*** PROVIDED MATERIAL Section Begins ***

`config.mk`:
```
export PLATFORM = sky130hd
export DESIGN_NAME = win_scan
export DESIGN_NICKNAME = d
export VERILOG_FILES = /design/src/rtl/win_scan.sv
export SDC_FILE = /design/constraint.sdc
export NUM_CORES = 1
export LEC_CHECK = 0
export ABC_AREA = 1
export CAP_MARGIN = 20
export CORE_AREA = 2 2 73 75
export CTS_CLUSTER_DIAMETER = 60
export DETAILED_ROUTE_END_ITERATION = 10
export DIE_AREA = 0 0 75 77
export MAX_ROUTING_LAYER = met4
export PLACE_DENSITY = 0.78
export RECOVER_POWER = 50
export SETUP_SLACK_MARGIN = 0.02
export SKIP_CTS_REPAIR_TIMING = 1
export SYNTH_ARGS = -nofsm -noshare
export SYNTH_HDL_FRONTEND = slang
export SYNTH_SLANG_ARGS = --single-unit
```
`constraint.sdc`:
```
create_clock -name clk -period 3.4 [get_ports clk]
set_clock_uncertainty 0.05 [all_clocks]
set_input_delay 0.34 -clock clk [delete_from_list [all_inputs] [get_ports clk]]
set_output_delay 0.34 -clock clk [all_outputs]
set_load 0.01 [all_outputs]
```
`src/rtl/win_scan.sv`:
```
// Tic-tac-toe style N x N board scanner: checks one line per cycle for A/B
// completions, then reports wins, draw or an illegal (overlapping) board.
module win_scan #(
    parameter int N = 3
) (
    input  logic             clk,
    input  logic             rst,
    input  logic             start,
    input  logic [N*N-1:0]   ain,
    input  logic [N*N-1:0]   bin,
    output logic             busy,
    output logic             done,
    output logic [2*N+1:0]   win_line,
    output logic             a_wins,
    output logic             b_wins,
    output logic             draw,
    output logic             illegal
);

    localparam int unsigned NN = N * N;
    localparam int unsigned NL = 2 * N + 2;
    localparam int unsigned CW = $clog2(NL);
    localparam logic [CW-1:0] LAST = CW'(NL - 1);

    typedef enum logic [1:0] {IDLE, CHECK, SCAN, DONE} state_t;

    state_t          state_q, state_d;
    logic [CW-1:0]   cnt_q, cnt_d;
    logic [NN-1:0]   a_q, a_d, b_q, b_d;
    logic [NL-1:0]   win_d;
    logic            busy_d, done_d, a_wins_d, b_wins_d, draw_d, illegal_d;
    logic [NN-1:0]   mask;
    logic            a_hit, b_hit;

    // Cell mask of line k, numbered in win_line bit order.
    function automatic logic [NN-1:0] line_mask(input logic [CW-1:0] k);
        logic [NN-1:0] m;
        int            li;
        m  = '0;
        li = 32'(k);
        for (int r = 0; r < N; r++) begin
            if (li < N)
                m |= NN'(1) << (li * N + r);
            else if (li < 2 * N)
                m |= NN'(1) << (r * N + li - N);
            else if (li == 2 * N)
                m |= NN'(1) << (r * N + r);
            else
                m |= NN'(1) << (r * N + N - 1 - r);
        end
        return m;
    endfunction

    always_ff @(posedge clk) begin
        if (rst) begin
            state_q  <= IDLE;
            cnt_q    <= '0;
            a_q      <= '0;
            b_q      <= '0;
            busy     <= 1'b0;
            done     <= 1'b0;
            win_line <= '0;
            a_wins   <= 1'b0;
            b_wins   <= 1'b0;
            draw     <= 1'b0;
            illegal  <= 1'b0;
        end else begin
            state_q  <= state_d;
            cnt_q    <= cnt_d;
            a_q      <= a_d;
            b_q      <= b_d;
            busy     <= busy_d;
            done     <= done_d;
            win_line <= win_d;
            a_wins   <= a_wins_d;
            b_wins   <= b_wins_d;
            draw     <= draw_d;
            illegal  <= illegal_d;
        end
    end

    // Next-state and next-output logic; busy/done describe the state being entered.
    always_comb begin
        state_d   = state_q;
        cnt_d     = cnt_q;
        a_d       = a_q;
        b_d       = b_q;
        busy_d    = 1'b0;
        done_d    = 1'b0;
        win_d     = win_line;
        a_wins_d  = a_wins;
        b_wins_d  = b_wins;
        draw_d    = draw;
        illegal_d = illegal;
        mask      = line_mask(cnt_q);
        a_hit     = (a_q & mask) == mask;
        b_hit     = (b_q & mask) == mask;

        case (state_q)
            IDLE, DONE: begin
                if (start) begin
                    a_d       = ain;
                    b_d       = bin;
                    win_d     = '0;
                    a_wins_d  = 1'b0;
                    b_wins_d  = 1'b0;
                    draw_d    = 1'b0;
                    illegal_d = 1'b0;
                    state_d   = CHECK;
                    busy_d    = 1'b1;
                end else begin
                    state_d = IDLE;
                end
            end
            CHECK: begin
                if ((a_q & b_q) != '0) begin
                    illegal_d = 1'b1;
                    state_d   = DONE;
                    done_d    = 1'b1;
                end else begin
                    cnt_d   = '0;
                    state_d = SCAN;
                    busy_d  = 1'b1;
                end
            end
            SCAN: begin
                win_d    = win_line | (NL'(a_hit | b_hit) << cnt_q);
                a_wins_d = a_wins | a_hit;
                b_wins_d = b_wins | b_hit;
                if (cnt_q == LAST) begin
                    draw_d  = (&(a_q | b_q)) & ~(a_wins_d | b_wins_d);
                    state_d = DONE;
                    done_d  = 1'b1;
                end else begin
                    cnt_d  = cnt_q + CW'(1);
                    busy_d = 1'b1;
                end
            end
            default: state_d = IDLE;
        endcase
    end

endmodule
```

*** PROVIDED MATERIAL Section Ends ***
*** PROVIDED MATERIAL Section Begins ***

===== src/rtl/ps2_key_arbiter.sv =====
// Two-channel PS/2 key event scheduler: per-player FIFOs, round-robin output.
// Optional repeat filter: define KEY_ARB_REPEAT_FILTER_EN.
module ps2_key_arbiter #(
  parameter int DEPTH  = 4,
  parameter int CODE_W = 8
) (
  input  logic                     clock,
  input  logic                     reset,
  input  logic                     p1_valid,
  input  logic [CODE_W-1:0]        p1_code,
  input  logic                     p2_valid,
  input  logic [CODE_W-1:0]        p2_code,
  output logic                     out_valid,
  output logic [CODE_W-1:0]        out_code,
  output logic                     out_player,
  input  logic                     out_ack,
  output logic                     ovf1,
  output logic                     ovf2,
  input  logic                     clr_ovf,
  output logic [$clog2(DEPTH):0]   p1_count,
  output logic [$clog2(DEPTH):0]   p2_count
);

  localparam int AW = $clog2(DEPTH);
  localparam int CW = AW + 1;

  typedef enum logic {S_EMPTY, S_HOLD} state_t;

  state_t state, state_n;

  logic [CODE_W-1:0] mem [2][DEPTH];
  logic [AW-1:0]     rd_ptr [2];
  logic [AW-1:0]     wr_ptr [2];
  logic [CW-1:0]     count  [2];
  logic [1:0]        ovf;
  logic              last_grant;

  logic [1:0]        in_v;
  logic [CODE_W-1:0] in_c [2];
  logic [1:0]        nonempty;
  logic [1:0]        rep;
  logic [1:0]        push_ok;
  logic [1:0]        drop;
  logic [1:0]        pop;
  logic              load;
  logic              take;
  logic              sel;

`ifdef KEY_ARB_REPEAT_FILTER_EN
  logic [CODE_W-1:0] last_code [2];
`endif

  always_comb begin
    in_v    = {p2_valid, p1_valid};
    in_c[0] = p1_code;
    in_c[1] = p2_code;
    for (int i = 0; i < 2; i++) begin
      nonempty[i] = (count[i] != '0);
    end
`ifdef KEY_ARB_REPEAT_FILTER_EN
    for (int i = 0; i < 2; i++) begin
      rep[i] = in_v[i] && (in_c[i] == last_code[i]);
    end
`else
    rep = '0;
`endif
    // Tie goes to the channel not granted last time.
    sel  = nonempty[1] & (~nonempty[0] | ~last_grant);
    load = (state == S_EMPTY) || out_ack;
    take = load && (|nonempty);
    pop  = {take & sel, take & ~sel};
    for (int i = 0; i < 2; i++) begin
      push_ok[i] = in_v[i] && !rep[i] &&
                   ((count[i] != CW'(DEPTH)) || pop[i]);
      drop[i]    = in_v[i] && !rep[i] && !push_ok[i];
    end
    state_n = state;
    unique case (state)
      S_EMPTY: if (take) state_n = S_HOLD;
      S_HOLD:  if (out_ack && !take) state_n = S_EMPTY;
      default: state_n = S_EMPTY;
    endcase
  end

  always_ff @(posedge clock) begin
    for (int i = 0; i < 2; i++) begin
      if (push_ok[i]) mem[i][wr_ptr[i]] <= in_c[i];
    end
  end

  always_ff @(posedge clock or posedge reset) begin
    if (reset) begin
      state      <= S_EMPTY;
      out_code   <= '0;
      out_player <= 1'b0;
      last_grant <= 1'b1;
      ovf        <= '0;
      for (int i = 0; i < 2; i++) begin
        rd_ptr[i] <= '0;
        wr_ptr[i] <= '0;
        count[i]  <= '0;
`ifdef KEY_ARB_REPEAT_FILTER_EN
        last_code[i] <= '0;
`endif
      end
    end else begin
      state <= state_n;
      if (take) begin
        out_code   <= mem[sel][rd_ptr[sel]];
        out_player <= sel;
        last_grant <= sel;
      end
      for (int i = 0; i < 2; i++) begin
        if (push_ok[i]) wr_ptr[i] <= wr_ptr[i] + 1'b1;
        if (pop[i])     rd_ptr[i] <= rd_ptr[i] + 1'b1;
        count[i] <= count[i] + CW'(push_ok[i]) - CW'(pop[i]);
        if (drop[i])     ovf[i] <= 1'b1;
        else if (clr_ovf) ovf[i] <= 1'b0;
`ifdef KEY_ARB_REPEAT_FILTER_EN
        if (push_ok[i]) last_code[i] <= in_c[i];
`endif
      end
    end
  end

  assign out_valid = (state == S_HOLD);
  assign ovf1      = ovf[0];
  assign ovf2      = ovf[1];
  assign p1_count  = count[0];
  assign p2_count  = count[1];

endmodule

*** PROVIDED MATERIAL Section Ends ***

## TASK ITEM:
Go through the entries and return each line where the word "localparam" occurs.

## TASK SOLUTION:
    localparam int unsigned NN = N * N;
    localparam int unsigned NL = 2 * N + 2;
    localparam int unsigned CW = $clog2(NL);
    localparam logic [CW-1:0] LAST = CW'(NL - 1);
  localparam int AW = $clog2(DEPTH);
  localparam int CW = AW + 1;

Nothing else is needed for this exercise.